What the exercise asks
Produce the tally of lines in the material below that hold "Multi", without anything else.

Data extracts
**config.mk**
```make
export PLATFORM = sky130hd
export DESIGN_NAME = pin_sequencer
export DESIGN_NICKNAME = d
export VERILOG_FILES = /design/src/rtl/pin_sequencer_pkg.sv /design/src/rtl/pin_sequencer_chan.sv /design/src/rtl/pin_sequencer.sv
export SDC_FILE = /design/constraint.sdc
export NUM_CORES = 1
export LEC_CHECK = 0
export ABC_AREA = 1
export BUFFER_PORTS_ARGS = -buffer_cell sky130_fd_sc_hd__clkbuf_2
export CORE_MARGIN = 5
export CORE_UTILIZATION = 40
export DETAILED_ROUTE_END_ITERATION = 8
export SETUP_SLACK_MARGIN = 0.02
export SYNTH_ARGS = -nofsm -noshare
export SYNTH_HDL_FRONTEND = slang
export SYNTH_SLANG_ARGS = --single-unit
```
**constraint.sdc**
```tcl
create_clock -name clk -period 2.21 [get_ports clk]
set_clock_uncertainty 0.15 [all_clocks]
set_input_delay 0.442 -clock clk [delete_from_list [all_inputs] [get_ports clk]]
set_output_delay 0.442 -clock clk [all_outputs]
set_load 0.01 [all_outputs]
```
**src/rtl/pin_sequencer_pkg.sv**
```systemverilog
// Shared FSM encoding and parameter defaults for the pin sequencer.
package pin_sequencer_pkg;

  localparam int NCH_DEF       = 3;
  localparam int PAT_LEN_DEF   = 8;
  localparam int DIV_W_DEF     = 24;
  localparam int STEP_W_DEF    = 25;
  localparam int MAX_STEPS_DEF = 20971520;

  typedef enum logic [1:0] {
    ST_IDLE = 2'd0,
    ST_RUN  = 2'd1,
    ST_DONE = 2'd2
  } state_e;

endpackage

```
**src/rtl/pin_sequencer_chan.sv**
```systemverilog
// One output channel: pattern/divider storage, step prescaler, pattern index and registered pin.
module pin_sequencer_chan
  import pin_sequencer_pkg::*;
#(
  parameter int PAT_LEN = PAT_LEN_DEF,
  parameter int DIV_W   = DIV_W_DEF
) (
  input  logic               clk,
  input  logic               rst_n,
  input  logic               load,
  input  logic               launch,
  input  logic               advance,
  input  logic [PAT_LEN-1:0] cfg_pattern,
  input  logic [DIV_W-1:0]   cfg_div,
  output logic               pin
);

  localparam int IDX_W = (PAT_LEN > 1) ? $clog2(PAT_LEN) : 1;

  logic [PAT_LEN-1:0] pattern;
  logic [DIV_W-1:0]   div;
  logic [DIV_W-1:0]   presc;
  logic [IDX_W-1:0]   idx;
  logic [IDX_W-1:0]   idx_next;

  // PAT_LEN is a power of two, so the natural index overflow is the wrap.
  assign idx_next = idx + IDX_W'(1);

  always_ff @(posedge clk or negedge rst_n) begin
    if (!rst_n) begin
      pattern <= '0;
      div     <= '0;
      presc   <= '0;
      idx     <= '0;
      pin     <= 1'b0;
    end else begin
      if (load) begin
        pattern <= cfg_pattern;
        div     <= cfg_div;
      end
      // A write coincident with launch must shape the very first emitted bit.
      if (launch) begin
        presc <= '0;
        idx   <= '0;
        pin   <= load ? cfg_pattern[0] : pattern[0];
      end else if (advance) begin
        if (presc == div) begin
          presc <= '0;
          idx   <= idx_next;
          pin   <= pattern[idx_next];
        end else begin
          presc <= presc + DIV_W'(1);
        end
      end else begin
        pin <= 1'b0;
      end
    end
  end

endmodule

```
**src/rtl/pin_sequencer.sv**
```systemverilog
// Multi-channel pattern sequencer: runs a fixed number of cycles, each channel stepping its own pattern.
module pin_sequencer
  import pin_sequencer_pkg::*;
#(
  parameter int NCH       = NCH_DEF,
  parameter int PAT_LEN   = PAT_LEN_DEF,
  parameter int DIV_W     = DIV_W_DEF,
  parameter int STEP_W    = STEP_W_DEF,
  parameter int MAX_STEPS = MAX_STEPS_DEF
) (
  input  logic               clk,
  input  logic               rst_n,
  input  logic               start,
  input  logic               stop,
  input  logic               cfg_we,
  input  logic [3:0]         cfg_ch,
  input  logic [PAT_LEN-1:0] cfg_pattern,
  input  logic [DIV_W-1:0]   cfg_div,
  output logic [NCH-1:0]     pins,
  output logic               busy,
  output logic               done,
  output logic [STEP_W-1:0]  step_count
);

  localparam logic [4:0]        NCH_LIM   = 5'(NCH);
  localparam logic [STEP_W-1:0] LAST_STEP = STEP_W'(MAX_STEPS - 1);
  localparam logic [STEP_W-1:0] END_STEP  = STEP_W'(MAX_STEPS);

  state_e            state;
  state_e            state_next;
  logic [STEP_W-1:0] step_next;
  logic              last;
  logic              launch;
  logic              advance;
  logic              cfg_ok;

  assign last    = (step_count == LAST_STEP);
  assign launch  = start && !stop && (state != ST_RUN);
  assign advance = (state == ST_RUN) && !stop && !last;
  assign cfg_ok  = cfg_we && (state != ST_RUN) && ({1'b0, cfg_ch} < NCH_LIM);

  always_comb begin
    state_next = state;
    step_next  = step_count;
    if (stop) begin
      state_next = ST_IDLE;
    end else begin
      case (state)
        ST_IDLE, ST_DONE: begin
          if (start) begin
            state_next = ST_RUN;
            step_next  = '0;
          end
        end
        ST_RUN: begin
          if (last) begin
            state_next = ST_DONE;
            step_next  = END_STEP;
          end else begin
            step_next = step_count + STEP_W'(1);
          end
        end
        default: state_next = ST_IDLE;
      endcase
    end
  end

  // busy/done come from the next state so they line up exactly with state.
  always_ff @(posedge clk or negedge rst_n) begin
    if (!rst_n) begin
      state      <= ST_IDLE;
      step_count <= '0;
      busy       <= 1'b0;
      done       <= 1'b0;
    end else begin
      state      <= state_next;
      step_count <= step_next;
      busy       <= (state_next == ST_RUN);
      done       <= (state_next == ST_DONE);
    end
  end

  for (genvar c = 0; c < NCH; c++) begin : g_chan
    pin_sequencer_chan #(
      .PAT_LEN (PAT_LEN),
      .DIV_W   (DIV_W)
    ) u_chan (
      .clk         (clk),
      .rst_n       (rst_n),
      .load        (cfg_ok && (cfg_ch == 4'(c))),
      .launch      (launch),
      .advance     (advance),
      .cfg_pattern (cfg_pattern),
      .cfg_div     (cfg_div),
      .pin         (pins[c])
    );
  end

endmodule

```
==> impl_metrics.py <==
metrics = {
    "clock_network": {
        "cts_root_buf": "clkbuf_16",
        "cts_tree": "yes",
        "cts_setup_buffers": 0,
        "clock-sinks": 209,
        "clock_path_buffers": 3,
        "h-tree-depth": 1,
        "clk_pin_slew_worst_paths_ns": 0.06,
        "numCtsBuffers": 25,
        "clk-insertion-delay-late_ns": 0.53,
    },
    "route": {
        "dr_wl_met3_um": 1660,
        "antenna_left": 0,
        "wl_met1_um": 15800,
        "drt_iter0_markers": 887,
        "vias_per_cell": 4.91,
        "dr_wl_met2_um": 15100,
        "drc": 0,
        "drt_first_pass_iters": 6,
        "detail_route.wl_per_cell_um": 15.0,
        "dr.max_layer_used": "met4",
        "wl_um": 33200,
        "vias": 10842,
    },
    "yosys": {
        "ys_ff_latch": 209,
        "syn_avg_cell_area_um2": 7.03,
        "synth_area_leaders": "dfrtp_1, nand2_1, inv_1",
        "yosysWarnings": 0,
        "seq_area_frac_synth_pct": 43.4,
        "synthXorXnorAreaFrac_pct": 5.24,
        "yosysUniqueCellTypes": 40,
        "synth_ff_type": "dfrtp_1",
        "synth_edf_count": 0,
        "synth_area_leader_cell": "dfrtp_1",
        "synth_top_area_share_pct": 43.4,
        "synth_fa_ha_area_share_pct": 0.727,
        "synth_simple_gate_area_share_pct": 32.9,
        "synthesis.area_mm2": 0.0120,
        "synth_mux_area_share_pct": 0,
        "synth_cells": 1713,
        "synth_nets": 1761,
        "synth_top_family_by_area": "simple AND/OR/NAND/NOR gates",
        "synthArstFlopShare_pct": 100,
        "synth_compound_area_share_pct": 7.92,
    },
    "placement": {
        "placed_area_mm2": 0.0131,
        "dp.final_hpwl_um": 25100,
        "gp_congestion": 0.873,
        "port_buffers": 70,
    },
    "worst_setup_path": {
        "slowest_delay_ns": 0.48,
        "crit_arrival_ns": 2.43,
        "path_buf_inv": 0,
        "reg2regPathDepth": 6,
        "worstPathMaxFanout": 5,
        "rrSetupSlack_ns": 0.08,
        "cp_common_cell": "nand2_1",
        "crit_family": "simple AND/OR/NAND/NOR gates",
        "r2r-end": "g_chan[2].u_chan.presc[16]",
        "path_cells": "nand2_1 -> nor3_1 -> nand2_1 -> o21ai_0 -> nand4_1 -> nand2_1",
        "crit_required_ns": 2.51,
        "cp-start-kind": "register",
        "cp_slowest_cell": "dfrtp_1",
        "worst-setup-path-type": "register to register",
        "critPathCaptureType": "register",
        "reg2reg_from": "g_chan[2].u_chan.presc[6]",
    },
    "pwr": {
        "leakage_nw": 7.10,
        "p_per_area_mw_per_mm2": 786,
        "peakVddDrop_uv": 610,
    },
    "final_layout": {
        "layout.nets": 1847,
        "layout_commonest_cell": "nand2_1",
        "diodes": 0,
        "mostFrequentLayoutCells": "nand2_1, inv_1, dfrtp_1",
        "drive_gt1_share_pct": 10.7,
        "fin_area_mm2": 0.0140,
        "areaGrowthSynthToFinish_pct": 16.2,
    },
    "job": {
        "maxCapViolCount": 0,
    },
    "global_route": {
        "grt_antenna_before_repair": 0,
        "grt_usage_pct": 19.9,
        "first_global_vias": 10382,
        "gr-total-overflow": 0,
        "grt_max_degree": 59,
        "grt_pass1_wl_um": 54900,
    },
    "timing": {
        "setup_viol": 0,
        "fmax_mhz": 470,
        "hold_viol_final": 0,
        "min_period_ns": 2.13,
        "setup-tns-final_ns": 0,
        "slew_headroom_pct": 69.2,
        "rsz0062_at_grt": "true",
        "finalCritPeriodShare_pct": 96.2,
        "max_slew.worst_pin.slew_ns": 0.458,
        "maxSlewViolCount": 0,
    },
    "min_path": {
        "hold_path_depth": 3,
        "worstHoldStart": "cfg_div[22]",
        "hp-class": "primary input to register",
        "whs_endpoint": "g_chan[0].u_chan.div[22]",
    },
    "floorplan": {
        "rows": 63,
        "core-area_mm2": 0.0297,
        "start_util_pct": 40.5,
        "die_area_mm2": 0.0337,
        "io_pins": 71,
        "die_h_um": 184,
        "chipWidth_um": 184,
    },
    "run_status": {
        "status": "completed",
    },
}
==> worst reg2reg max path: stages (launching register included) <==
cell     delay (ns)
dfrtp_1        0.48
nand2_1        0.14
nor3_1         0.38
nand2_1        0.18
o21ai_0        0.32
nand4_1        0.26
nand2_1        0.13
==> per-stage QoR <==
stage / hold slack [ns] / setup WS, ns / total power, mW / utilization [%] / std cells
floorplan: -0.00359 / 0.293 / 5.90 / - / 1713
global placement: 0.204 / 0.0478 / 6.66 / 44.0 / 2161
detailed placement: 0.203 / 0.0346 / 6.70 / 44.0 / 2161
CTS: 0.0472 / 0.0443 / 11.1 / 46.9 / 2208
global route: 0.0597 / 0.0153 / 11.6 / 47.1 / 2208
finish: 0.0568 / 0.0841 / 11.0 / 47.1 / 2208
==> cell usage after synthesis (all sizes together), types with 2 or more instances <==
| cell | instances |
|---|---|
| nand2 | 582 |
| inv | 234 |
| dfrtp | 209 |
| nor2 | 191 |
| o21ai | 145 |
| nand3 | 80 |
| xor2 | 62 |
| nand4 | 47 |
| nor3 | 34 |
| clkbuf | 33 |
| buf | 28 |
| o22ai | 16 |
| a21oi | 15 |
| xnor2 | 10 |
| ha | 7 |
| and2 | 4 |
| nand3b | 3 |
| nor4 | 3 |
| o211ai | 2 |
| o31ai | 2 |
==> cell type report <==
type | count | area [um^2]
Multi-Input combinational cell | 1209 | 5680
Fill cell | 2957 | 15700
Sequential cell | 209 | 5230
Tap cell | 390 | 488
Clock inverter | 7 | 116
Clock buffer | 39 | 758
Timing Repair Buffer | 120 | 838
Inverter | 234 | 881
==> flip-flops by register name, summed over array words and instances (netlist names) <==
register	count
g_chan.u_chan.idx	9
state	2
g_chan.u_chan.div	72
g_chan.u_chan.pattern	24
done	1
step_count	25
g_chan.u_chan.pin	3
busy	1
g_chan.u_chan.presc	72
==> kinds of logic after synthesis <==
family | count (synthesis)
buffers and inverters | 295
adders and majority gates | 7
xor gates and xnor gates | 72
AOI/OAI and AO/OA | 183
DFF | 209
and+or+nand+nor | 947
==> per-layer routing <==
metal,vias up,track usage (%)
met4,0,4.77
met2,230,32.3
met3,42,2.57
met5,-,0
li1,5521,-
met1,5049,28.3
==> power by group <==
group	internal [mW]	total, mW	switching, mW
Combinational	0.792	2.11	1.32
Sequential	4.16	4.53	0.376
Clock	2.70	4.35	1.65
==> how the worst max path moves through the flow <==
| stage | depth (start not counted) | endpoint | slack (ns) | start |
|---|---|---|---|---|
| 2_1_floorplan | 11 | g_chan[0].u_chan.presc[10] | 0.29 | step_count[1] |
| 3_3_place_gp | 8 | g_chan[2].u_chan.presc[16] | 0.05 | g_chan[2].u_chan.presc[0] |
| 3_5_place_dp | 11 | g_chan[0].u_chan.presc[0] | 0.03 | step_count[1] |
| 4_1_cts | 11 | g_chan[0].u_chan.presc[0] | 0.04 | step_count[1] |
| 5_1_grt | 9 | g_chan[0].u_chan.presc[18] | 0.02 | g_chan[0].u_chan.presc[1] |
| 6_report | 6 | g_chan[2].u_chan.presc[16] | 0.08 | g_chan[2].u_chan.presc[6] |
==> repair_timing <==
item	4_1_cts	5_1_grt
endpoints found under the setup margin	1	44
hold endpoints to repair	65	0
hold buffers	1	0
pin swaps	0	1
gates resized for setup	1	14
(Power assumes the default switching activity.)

Solution for this problem
2